=== Data to examine ===

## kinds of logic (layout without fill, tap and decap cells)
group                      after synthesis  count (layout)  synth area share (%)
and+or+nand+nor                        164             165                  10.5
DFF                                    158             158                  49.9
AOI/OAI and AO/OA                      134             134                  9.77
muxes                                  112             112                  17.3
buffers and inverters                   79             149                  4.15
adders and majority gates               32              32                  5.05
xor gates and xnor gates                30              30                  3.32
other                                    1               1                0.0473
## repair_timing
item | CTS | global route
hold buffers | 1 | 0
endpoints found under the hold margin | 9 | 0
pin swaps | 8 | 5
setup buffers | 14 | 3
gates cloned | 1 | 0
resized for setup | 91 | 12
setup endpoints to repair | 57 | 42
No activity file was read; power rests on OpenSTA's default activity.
### src/rtl/fp_alu_seq.sv
// Sequential floating-point add/multiply unit. Accepts one operation at a time, runs an
// align/add or shift-add multiply path, normalises, truncates and holds the result until taken.
module fp_alu_seq #(
  parameter int EXP_W = 8,
  parameter int MAN_W = 23,
  localparam int W = 1 + EXP_W + MAN_W
) (
  input  logic         clk,
  input  logic         rst_n,
  input  logic [W-1:0] a,
  input  logic [W-1:0] b,
  input  logic         sel,
  input  logic         in_valid,
  output logic         in_ready,
  output logic [W-1:0] result,
  output logic         overflow,
  output logic         out_valid,
  input  logic         out_ready
);

  localparam int N  = MAN_W + 1;        // significand with hidden bit
  localparam int SW = MAN_W + 2;        // working significand: carry + hidden + frac
  localparam int XW = EXP_W + 2;        // signed working exponent
  localparam int PW = 2 * N;
  localparam int CW = $clog2(N + 1);

  localparam logic signed [XW-1:0] EMAX_X = XW'((1 << EXP_W) - 1);
  localparam logic signed [XW-1:0] BIAS_X = XW'((1 << (EXP_W - 1)) - 1);
  localparam logic signed [XW-1:0] X_ONE  = XW'(1);

  typedef enum logic [2:0] {IDLE, ALIGN, ADD, MUL, NORM, PACK, DONE} state_t;

  state_t                 state;
  logic [W-1:0]           a_r, b_r;
  logic                   sign_r;
  logic signed [XW-1:0]   exp_r;
  logic [SW-1:0]          sig_r;
  logic [SW-1:0]          big_r, sml_r;
  logic                   sbig_r, ssml_r;
  logic [PW-1:0]          acc_r;
  logic [CW-1:0]          cnt_r;

  logic [EXP_W-1:0] ia_e, ib_e;
  assign ia_e = a[W-2 -: EXP_W];
  assign ib_e = b[W-2 -: EXP_W];

  logic [EXP_W-1:0] ea, eb, dexp;
  logic [SW-1:0]    ma_x, mb_x, sml_al;
  logic             a_ge;
  always_comb begin
    ea     = a_r[W-2 -: EXP_W];
    eb     = b_r[W-2 -: EXP_W];
    ma_x   = {2'b01, a_r[MAN_W-1:0]};
    mb_x   = {2'b01, b_r[MAN_W-1:0]};
    a_ge   = (ea >= eb);
    dexp   = a_ge ? ea - eb : eb - ea;
    sml_al = (int'(dexp) > MAN_W + 2) ? '0 : ((a_ge ? mb_x : ma_x) >> dexp);
  end

  logic [SW-1:0] add_mag;
  logic          add_sign;
  always_comb begin
    add_mag  = big_r + sml_r;
    add_sign = sbig_r;
    if (sbig_r != ssml_r) begin
      if (big_r >= sml_r) begin
        add_mag  = big_r - sml_r;
        add_sign = sbig_r;
      end else begin
        add_mag  = sml_r - big_r;
        add_sign = ssml_r;
      end
    end
  end

  // acc_r = {partial product high half, remaining multiplier bits}; shifts right once per cycle
  logic [N:0]    mul_sum;
  logic [PW-1:0] mul_nxt;
  always_comb begin
    mul_sum = {1'b0, acc_r[PW-1:N]} + (acc_r[0] ? {1'b0, ma_x[N-1:0]} : '0);
    mul_nxt = {mul_sum, acc_r[N-1:1]};
  end

  always_ff @(posedge clk or negedge rst_n) begin
    if (!rst_n) begin
      state     <= IDLE;
      a_r       <= '0;
      b_r       <= '0;
      sign_r    <= 1'b0;
      exp_r     <= '0;
      sig_r     <= '0;
      big_r     <= '0;
      sml_r     <= '0;
      sbig_r    <= 1'b0;
      ssml_r    <= 1'b0;
      acc_r     <= '0;
      cnt_r     <= '0;
      in_ready  <= 1'b1;
      out_valid <= 1'b0;
      result    <= '0;
      overflow  <= 1'b0;
    end else begin
      case (state)
        IDLE: if (in_valid) begin
          a_r      <= a;
          b_r      <= b;
          in_ready <= 1'b0;
          sign_r   <= 1'b0;
          exp_r    <= '0;
          sig_r    <= '0;
          // special and zero operands are preloaded so PACK alone produces the answer
          if (&ia_e) begin
            sign_r <= a[W-1];
            exp_r  <= EMAX_X;
            state  <= PACK;
          end else if (&ib_e) begin
            sign_r <= b[W-1];
            exp_r  <= EMAX_X;
            state  <= PACK;
          end else if (ia_e == '0 || ib_e == '0) begin
            state <= PACK;
            if (!sel && ia_e != '0) begin
              sign_r <= a[W-1];
              exp_r  <= {2'b00, ia_e};
              sig_r  <= {2'b01, a[MAN_W-1:0]};
            end else if (!sel && ib_e != '0) begin
              sign_r <= b[W-1];
              exp_r  <= {2'b00, ib_e};
              sig_r  <= {2'b01, b[MAN_W-1:0]};
            end
          end else if (sel) begin
            acc_r <= {{N{1'b0}}, 1'b1, b[MAN_W-1:0]};
            cnt_r <= '0;
            state <= MUL;
          end else begin
            state <= ALIGN;
          end
        end
        ALIGN: begin
          exp_r  <= {2'b00, (a_ge ? ea : eb)};
          big_r  <= a_ge ? ma_x : mb_x;
          sml_r  <= sml_al;
          sbig_r <= a_ge ? a_r[W-1] : b_r[W-1];
          ssml_r <= a_ge ? b_r[W-1] : a_r[W-1];
          state  <= ADD;
        end
        ADD: begin
          sig_r  <= add_mag;
          sign_r <= add_sign;
          state  <= NORM;
        end
        MUL: begin
          acc_r <= mul_nxt;
          cnt_r <= cnt_r + CW'(1);
          if (cnt_r == CW'(N - 1)) begin
            sig_r  <= mul_nxt[PW-1 -: SW];
            exp_r  <= $signed({2'b00, ea}) + $signed({2'b00, eb}) - BIAS_X;
            sign_r <= a_r[W-1] ^ b_r[W-1];
            state  <= NORM;
          end
        end
        NORM: begin
          if (sig_r[SW-1]) begin
            sig_r <= sig_r >> 1;
            exp_r <= exp_r + X_ONE;
            state <= PACK;
          end else if (sig_r == '0) begin
            sign_r <= 1'b0;
            exp_r  <= '0;
            state  <= PACK;
          end else if (!sig_r[MAN_W]) begin
            sig_r <= sig_r << 1;
            exp_r <= exp_r - X_ONE;
          end else begin
            state <= PACK;
          end
        end
        PACK: begin
          if (exp_r >= EMAX_X) begin
            result   <= {sign_r, {EXP_W{1'b1}}, {MAN_W{1'b0}}};
            overflow <= 1'b1;
          end else if (exp_r[XW-1] || exp_r == '0) begin
            result   <= '0;
            overflow <= 1'b0;
          end else begin
            result   <= {sign_r, exp_r[EXP_W-1:0], sig_r[MAN_W-1:0]};
            overflow <= 1'b0;
          end
          out_valid <= 1'b1;
          state     <= DONE;
        end
        DONE: if (out_ready) begin
          out_valid <= 1'b0;
          in_ready  <= 1'b1;
          state     <= IDLE;
        end
        default: state <= IDLE;
      endcase
    end
  end

endmodule

### config.mk
export PLATFORM = sky130hd
export DESIGN_NAME = fp_alu_seq
export DESIGN_NICKNAME = d
export VERILOG_FILES = /design/src/rtl/fp_alu_seq.sv
export SDC_FILE = /design/constraint.sdc
export NUM_CORES = 1
export LEC_CHECK = 0
export CAP_MARGIN = 5
export CORE_MARGIN = 3
export CORE_UTILIZATION = 44
export CTS_CLUSTER_DIAMETER = 60
export DETAILED_ROUTE_END_ITERATION = 10
export SKIP_CTS_REPAIR_TIMING = 1
export SYNTH_ARGS = -nofsm -noshare
export SYNTH_HDL_FRONTEND = slang
export SYNTH_SLANG_ARGS = --single-unit
### constraint.sdc
create_clock -name clk -period 3.45 [get_ports clk]
set_clock_uncertainty 0.15 [all_clocks]
set_input_delay 0.5175 -clock clk [delete_from_list [all_inputs] [get_ports clk]]
set_output_delay 0.5175 -clock clk [all_outputs]
set_load 0.005 [all_outputs]
# Word-level counts from Yosys, hierarchy flattened
# Index checks and enable logic that the tools add are counted.
# totals
word_cells	160
input_bits	69
regBits	243
output_inout_bits	35
# op_classes
n_eq_ne	21
bitwise_logic	1
order_cmp	4
add_sub_neg	11
reduce_logical	29
mux	75
shifts	1
# ops
op	count
48-bit two-way mux	5
24-bit two-way mux	9
25-bit two-way mux	5
25-bit one-hot mux with 4 select lines	1
48-bit one-hot mux with 2 select lines	1
32-bit two-way mux	2
8-bit two-way mux	7
10-bit two-way mux	5
25-bit subtractor	2
23-bit two-way mux	2
10-bit one-hot mux with 4 select lines	1
3-bit two-way mux	9
24-bit by 24-bit adder with 25-bit output	1
25-bit adder	1
25-bit greater-or-equal comparator	1
25-bit logical NOT	1
5-bit two-way mux	5
24-bit by 8-bit >> shifter with 25-bit output	1
3-bit one-hot mux with 7 select lines	1
2-bit != test, second input constant	9
1-bit two-way mux	17
8-bit logical NOT	2
8-bit AND reduction	2
8-bit nonzero test	2
other kinds (33)	50

# Depth between registers and ports, before layout
# depth
depth_word	9
ltp_mapped	15
ltp_nobuf	15

# Least setup slack after synthesis
# OpenSTA, ideal clock, no wires.
# synth_timing
kind	register to register
start	reg acc_r[0]
end	reg sig_r[22]
path_stages_with_launch	16
t_arrival_ns	3.110
setup_slack_ns	0.052
setup_time_ns	0.139
t_required_ns	3.161
path_buffers	1
period_less_slack_ns	3.398
cell_sequence	dfrtp_1 clkbuf_1 and2_1 ha_1 inv_1 fa_1 nor2b_1 o2111ai_1 a211oi_1 o21ai_0 a41o_1 nand2b_1 a21o_1 xor2_1 a2111oi_0 a21oi_1
# synth_via
elab_chain_len	4
# synth_lines
element	line_no	rtl
start: declaration	40	logic [PW-1:0] acc_r;
start signal: assignment	132	acc_r <= {{N{1'b0}}, 1'b1, b[MAN_W-1:0]};
start signal: assignment	153	acc_r <= mul_nxt;
24-bit two-way mux	80	mul_sum = {1'b0, acc_r[PW-1:N]} + (acc_r[0] ? {1'b0, ma_x[N-1:0]} : '0);
24-bit by 24-bit adder with 25-bit output	80	
25-bit two-way mux	155	if (cnt_r == CW'(N - 1)) begin
25-bit one-hot mux with 4 select lines	103	case (state)
end signal: assignment	156	sig_r <= mul_nxt[PW-1 -: SW];
end signal: assignment	164	sig_r <= sig_r >> 1;
end signal: assignment	172	sig_r <= sig_r << 1;
end: declaration	37	logic [SW-1:0] sig_r;
# No other way between the ends. The select of a mux whose other input is x is not followed.
# A chain may end at the register's enable or synchronous reset.

# Worst setup path in the final report
# layout_timing
start	reg sml_r[3]
end	reg sign_r
# layout_via
elab_chain_len	4
# layout_lines
element	line_no	rtl
start: declaration	38	logic [SW-1:0] big_r, sml_r;
start signal: assignment	142	sml_r <= sml_al;
25-bit greater-or-equal comparator	66	if (big_r >= sml_r) begin
1-bit two-way mux	66	
1-bit two-way mux	65	if (sbig_r != ssml_r) begin
1-bit one-hot mux with 4 select lines	103	
end signal: assignment	113	sign_r <= a[W-1];
end signal: assignment	117	sign_r <= b[W-1];
end signal: assignment	123	sign_r <= a[W-1];
end: declaration	35	logic sign_r;
# No other way between the ends.

==> impl_results.md <==
* Cell area after layout at 25100 um^2
* Min Tclk post-route at 3470 ps
* Clock sink total at 241
* Critical Path RT at 3750 ps
* Critical Path Sink Type: flop
* Clock root buffer master: sky130_fd_sc_hd__clkbuf_16
* Fraction of synthesis flops using an asynchronous set or reset pin at 100%
* Cell Area, Synth at 19100 um^2
* Leading cell types by count after synthesis: sky130_fd_sc_hd__nand2_1, sky130_fd_sc_hd__dfrtp_1, sky130_fd_sc_hd__a21oi_1, sky130_fd_sc_hd__nor2_1, sky130_fd_sc_hd__o21ai_0
* Crit Path Class: flop to flop
* Crit Path Max Fanout at 13
* Share of the synthesized area in the top cell type at 31.4%
* Status: finished with violations
* Sequential element share of the synthesized area at 31.5%
* Class of the tightest hold or removal check: flop to flop
* Area growth from synthesis to layout at 31.3%
* Die height at 215 um
* Via count at 19900
* DIE AREA at 46000 um^2
* Number of enable flip-flop cells after synthesis at 0
* Number of violations of the max-capacitance limit at 0
* Unrepaired setup endpoints after global routing: yes
* YS warnings at 0
* Worst path setup slack after routing at -17.3 ps
* Detailed-route vias per instance at 6.09
* Grt total ovfl at 0
* Post-DP HPWL at 62500 um
* Slew Viols, Final at 0
* Number of CTS-inserted buffers at 35
* First-pass detailed-route iteration total at 6
* Biggest area contributors in the synthesized netlist: sky130_fd_sc_hd__dfrtp_1, sky130_fd_sc_hd__ha_1, sky130_fd_sc_hd__a21oi_1
* Number of global-route vias before repair at 19200
* Starting utilization of the core area at 45.1%
* CTS tree: yes
* Cell Area, Placed at 23000 um^2
* Average instance area after synthesis at 8.28 um^2
* Average wire per cell in the routed design at 24.5 um
* # setup viols final at 2
* Flops & latches, synth at 241
* Cells traversed along the worst timing path: ha_4 > nand4_1 > or4_4 > o31a_1 > o211ai_2 > nor2_4 > buf_12 > mux2_2 > a222oi_1 > buf_4 > a21oi_1
* Input/output buffers at 103
* Fmax achieved at 0.288 GHz
* Ratio of final minimum period to clock period at 101%
* Routed WL at 80000 um
* Library cell with the highest instance count after synthesis: sky130_fd_sc_hd__nand2_1
* Number of buffers on the longest clock path at 3
* Tightest Pin Transition at 968 ps
* Filler cell count at 3908
* Critical Path AT at 3770 ps
* Number of H-tree levels at 2
* Proportion of layout cells with a drive suffix above 1 at 24.0%
* Antenna viol nets, final at 0
* Mapped Nets at 2517
* Site Rows at 75
* Worst-case reg-to-reg path depth at 11
* Synthesized instance count at 2311
* Gr usage total at 33.5%
* DIE WIDTH at 215 um
* Count of distinct cell types in the synthesized netlist at 96
* Number of design-rule violations left by the first detailed-router iteration at 1798
* Failing checks: setup timing
* Headroom to the max-slew limit at 35.4%
* Most used flip-flop cell after synthesis: sky130_fd_sc_hd__dfrtp_1
* Final weighted congestion in routability-driven placement at 1.01
* Worst path slowest cell: sky130_fd_sc_hd__a222oi_1
* Final hold vios at 0
* DR DRC count at 0
* Timing endpoint of the critical path: sign_r$_DFFE_PN0P_
* Reg2Reg Setup Slack at -20 ps
* Worst reg2reg endpoint: sign_r$_DFFE_PN0P_
* Wire length of the first global-routing pass at 119000 um
* Core Footprint at 42400 um^2
* Net count, final at 2865
* Top-Level Pins at 104
* Maximum number of pins on one net before global-route repair at 88
* Startpoint type of the worst setup path: flop
* Later-pin clock latency in the skew report at 570 ps
* Startpoint of the worst setup timing path: sml_r[3]$_DFFE_PN0P_
* CTS clock-pin slew for the worst setup and hold paths at 60 ps
* Delay contributed by the slowest stage of the critical path at 580 ps
* Launch instance of the worst register-to-register path: sml_r[3]$_DFFE_PN0P_
* Cell accounting for the most synthesized area: sky130_fd_sc_hd__dfrtp_1
* Number of antenna violations at the first check in global routing at 4
## routing by layer
metal	routed length [um]	global-route usage (%)
met5	40	0
met1	33800	46.0
met2	36200	53.6
met4	4100	13.3
met3	5810	4.35
## sequential cells by signal, summed over array words and instances, names as in the netlist
register / count
big_r: 24
result: 32
in_ready: 1
acc_r: 48
sign_r: 1
b_r: 32
cnt_r: 5
a_r: 32
sbig_r: 1
overflow: 1
sig_r: 25
exp_r: 10
out_valid: 1
sml_r: 24
ssml_r: 1
state: 3
## how the worst min path moves through the flow
| stage | startpoint | to | depth (start not counted) |
|---|---|---|---|
| floorplan | rst_n | a_r[0]$_DFFE_PN0P_ | 0 |
| global placement | overflow$_DFFE_PN0P_ | overflow$_DFFE_PN0P_ | 2 |
| detailed placement | result[28]$_DFFE_PN0P_ | result[28]$_DFFE_PN0P_ | 2 |
| CTS | rst_n | cnt_r[4]$_DFFE_PN0P_ | 1 |
| global route | result[28]$_DFFE_PN0P_ | result[28]$_DFFE_PN0P_ | 2 |
| finish | result[27]$_DFFE_PN0P_ | result[27]$_DFFE_PN0P_ | 2 |
## metrics by stage
step	setup slack (ps)	setup TNS, ps	std cells	util (%)	hold WS (ps)
6_report	-17.3	-23.7	3264	59.3	332
4_1_cts	-409	-3770	3247	57.2	-165
3_5_place_dp	-377	-5180	3183	54.2	319
2_1_floorplan	51.8	0	2311	-	71.9
3_3_place_gp	-368	-4420	3183	54.2	312
5_1_grt	-162	-1660	3263	59.3	354
## cell type report
| cell class | count | area, um^2 | share of cell area, % |
|---|---|---|---|
| Sequential cell | 241 | 6040 | 24.0 |
| Inverter | 133 | 503 | 2.00 |
| Clock buffer | 43 | 966 | 3.84 |
| Timing Repair Buffer | 453 | 3830 | 15.2 |
| Antenna cell | 1 | 2.50 | 0.00996 |
| Tap cell | 577 | 722 | 2.87 |
| Multi-Input combinational cell | 1795 | 12800 | 50.8 |
| Clock inverter | 21 | 307 | 1.22 |
## cells by family (layout without fill, tap and decap cells)
logic type / after synthesis / after routing / synth area share, %
AO/OA/AOI/OAI: 745 / 745 / 25.7
buffers and inverters: 276 / 650 / 5.79
flip-flops: 241 / 241 / 31.5
AND/OR/NAND/NOR: 728 / 728 / 17.7
adder cells (fa/ha/maj): 137 / 137 / 9.23
XOR/XNOR: 60 / 61 / 2.88
multiplexers: 124 / 124 / 7.19
other: 0 / 1 / 0
## layout by cell type (no fill, tap or decap), types with 8 or more instances in the layout
cell type	count
sky130_fd_sc_hd__nor4_1	16
sky130_fd_sc_hd__mux2_2	68
sky130_fd_sc_hd__mux2i_1	46
sky130_fd_sc_hd__nor3_1	38
sky130_fd_sc_hd__xnor2_2	8
sky130_fd_sc_hd__o21bai_1	20
sky130_fd_sc_hd__o31ai_1	15
sky130_fd_sc_hd__clkdlybuf4s50_1	102
sky130_fd_sc_hd__o211ai_1	20
sky130_fd_sc_hd__o21a_1	10
sky130_fd_sc_hd__nand2_1	270
sky130_fd_sc_hd__ha_1	120
sky130_fd_sc_hd__o221ai_1	13
sky130_fd_sc_hd__clkbuf_16	35
sky130_fd_sc_hd__xnor2_1	36
sky130_fd_sc_hd__or2_2	8
sky130_fd_sc_hd__buf_4	332
sky130_fd_sc_hd__nand3_1	44
sky130_fd_sc_hd__a211oi_1	20
sky130_fd_sc_hd__a21oi_1	193
sky130_fd_sc_hd__a22o_1	27
sky130_fd_sc_hd__nand2b_1	12
sky130_fd_sc_hd__a221oi_1	24
sky130_fd_sc_hd__nor2b_1	19
sky130_fd_sc_hd__inv_1	127
sky130_fd_sc_hd__and2_1	30
sky130_fd_sc_hd__dfrtp_1	234
sky130_fd_sc_hd__nor2_1	196
sky130_fd_sc_hd__o22ai_1	53
sky130_fd_sc_hd__a21o_1	39
sky130_fd_sc_hd__a31oi_1	30
sky130_fd_sc_hd__o21ai_1	17
sky130_fd_sc_hd__buf_12	11
sky130_fd_sc_hd__a21oi_2	14
sky130_fd_sc_hd__o21ai_0	120
sky130_fd_sc_hd__or3_1	10
sky130_fd_sc_hd__xor2_1	14
sky130_fd_sc_hd__nand4_1	26
sky130_fd_sc_hd__a211o_1	12
## worst max-delay path, delay by kind of cell (launching register included)
family	cells	cell delay (ps)
buffers and inverters	2	370
and+or+nand+nor	3	760
adders and majority gates	1	300
DFF	1	420
muxes	1	290
AOI/OAI and AO/OA	4	1050
Power is left out: the tool's default activity adds up to more than one toggle a clock period on the data nets, which glitch-free logic cannot reach.
$ cat src/rtl/switch_debounce_led_ctrl.sv
// Purpose: synchronise and debounce NUM_CH switches, emit press pulses, drive LEDs in one of four display modes.
// Latency: a new switch level reaches o_LED/o_Press_Pulse DEBOUNCE_CYCLES+2 edges after it is first sampled; mode changes take 2 edges.
// Backpressure: none; outputs are free-running registered levels and pulses.
module switch_debounce_led_ctrl #(
  parameter int NUM_CH          = 4,
  parameter int DEBOUNCE_CYCLES = 250000
) (
  input  logic              i_Clk,
  input  logic              i_Rst_L,
  input  logic [NUM_CH-1:0] i_Switch,
  input  logic [1:0]        i_Mode,
  output logic [NUM_CH-1:0] o_LED,
  output logic [NUM_CH-1:0] o_Press_Pulse
);

  localparam int              CNT_W    = $clog2(DEBOUNCE_CYCLES);
  localparam logic [CNT_W-1:0] CNT_LAST = CNT_W'(DEBOUNCE_CYCLES - 1);

  localparam logic [1:0] MODE_DIRECT = 2'b00;
  localparam logic [1:0] MODE_INVERT = 2'b01;
  localparam logic [1:0] MODE_TOGGLE = 2'b10;
  localparam logic [1:0] MODE_COUNT  = 2'b11;

  logic [NUM_CH-1:0] sync_meta;
  logic [NUM_CH-1:0] sync_out;
  logic [NUM_CH-1:0] stable;
  logic [NUM_CH-1:0] stable_d;
  logic [CNT_W-1:0]  db_cnt [NUM_CH];
  logic [NUM_CH-1:0] tog;
  logic [NUM_CH-1:0] press_cnt;
  logic [1:0]        mode_q;

  logic [NUM_CH-1:0] rise;
  logic [NUM_CH-1:0] tog_next;
  logic [NUM_CH-1:0] cnt_next;
  logic [NUM_CH-1:0] led_next;

  // Two-flop synchroniser for the asynchronous switch pins; mode is registered once.
  always_ff @(posedge i_Clk or negedge i_Rst_L) begin
    if (!i_Rst_L) begin
      sync_meta <= '0;
      sync_out  <= '0;
      mode_q    <= '0;
    end else begin
      sync_meta <= i_Switch;
      sync_out  <= sync_meta;
      mode_q    <= i_Mode;
    end
  end

  // Per-channel debounce: a differing level must persist DEBOUNCE_CYCLES consecutive clocks.
  always_ff @(posedge i_Clk or negedge i_Rst_L) begin
    if (!i_Rst_L) begin
      stable <= '0;
      for (int i = 0; i < NUM_CH; i++) begin
        db_cnt[i] <= '0;
      end
    end else begin
      for (int i = 0; i < NUM_CH; i++) begin
        if (sync_out[i] != stable[i]) begin
          if (db_cnt[i] == CNT_LAST) begin
            stable[i] <= sync_out[i];
            db_cnt[i] <= '0;
          end else begin
            db_cnt[i] <= db_cnt[i] + 1'b1;
          end
        end else begin
          db_cnt[i] <= '0;
        end
      end
    end
  end

  // Toggle and counter next-state feed the LED mux directly, so every mode
  // updates on the same edge as the press pulse.
  always_comb begin
    rise     = stable & ~stable_d;
    tog_next = tog ^ rise;
    cnt_next = press_cnt + NUM_CH'(rise != '0);
    case (mode_q)
      MODE_DIRECT: led_next = stable;
      MODE_INVERT: led_next = ~stable;
      MODE_TOGGLE: led_next = tog_next;
      MODE_COUNT:  led_next = cnt_next;
      default:     led_next = stable;
    endcase
  end

  // Edge-detect history, toggle/counter state and registered outputs.
  always_ff @(posedge i_Clk or negedge i_Rst_L) begin
    if (!i_Rst_L) begin
      stable_d      <= '0;
      tog           <= '0;
      press_cnt     <= '0;
      o_LED         <= '0;
      o_Press_Pulse <= '0;
    end else begin
      stable_d      <= stable;
      tog           <= tog_next;
      press_cnt     <= cnt_next;
      o_LED         <= led_next;
      o_Press_Pulse <= rise;
    end
  end

endmodule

===

• [Work instruction]:
As listed above, the lines from the line with "Transition at 968 ps" to the line with "## how the worst" are to be echoed exactly, with both ends included and nothing added.

• [Task result]:
* Tightest Pin Transition at 968 ps
* Filler cell count at 3908
* Critical Path AT at 3770 ps
* Number of H-tree levels at 2
* Proportion of layout cells with a drive suffix above 1 at 24.0%
* Antenna viol nets, final at 0
* Mapped Nets at 2517
* Site Rows at 75
* Worst-case reg-to-reg path depth at 11
* Synthesized instance count at 2311
* Gr usage total at 33.5%
* DIE WIDTH at 215 um
* Count of distinct cell types in the synthesized netlist at 96
* Number of design-rule violations left by the first detailed-router iteration at 1798
* Failing checks: setup timing
* Headroom to the max-slew limit at 35.4%
* Most used flip-flop cell after synthesis: sky130_fd_sc_hd__dfrtp_1
* Final weighted congestion in routability-driven placement at 1.01
* Worst path slowest cell: sky130_fd_sc_hd__a222oi_1
* Final hold vios at 0
* DR DRC count at 0
* Timing endpoint of the critical path: sign_r$_DFFE_PN0P_
* Reg2Reg Setup Slack at -20 ps
* Worst reg2reg endpoint: sign_r$_DFFE_PN0P_
* Wire length of the first global-routing pass at 119000 um
* Core Footprint at 42400 um^2
* Net count, final at 2865
* Top-Level Pins at 104
* Maximum number of pins on one net before global-route repair at 88
* Startpoint type of the worst setup path: flop
* Later-pin clock latency in the skew report at 570 ps
* Startpoint of the worst setup timing path: sml_r[3]$_DFFE_PN0P_
* CTS clock-pin slew for the worst setup and hold paths at 60 ps
* Delay contributed by the slowest stage of the critical path at 580 ps
* Launch instance of the worst register-to-register path: sml_r[3]$_DFFE_PN0P_
* Cell accounting for the most synthesized area: sky130_fd_sc_hd__dfrtp_1
* Number of antenna violations at the first check in global routing at 4
## routing by layer
metal	routed length [um]	global-route usage (%)
met5	40	0
met1	33800	46.0
met2	36200	53.6
met4	4100	13.3
met3	5810	4.35
## sequential cells by signal, summed over array words and instances, names as in the netlist
register / count
big_r: 24
result: 32
in_ready: 1
acc_r: 48
sign_r: 1
b_r: 32
cnt_r: 5
a_r: 32
sbig_r: 1
overflow: 1
sig_r: 25
exp_r: 10
out_valid: 1
sml_r: 24
ssml_r: 1
state: 3
## how the worst min path moves through the flow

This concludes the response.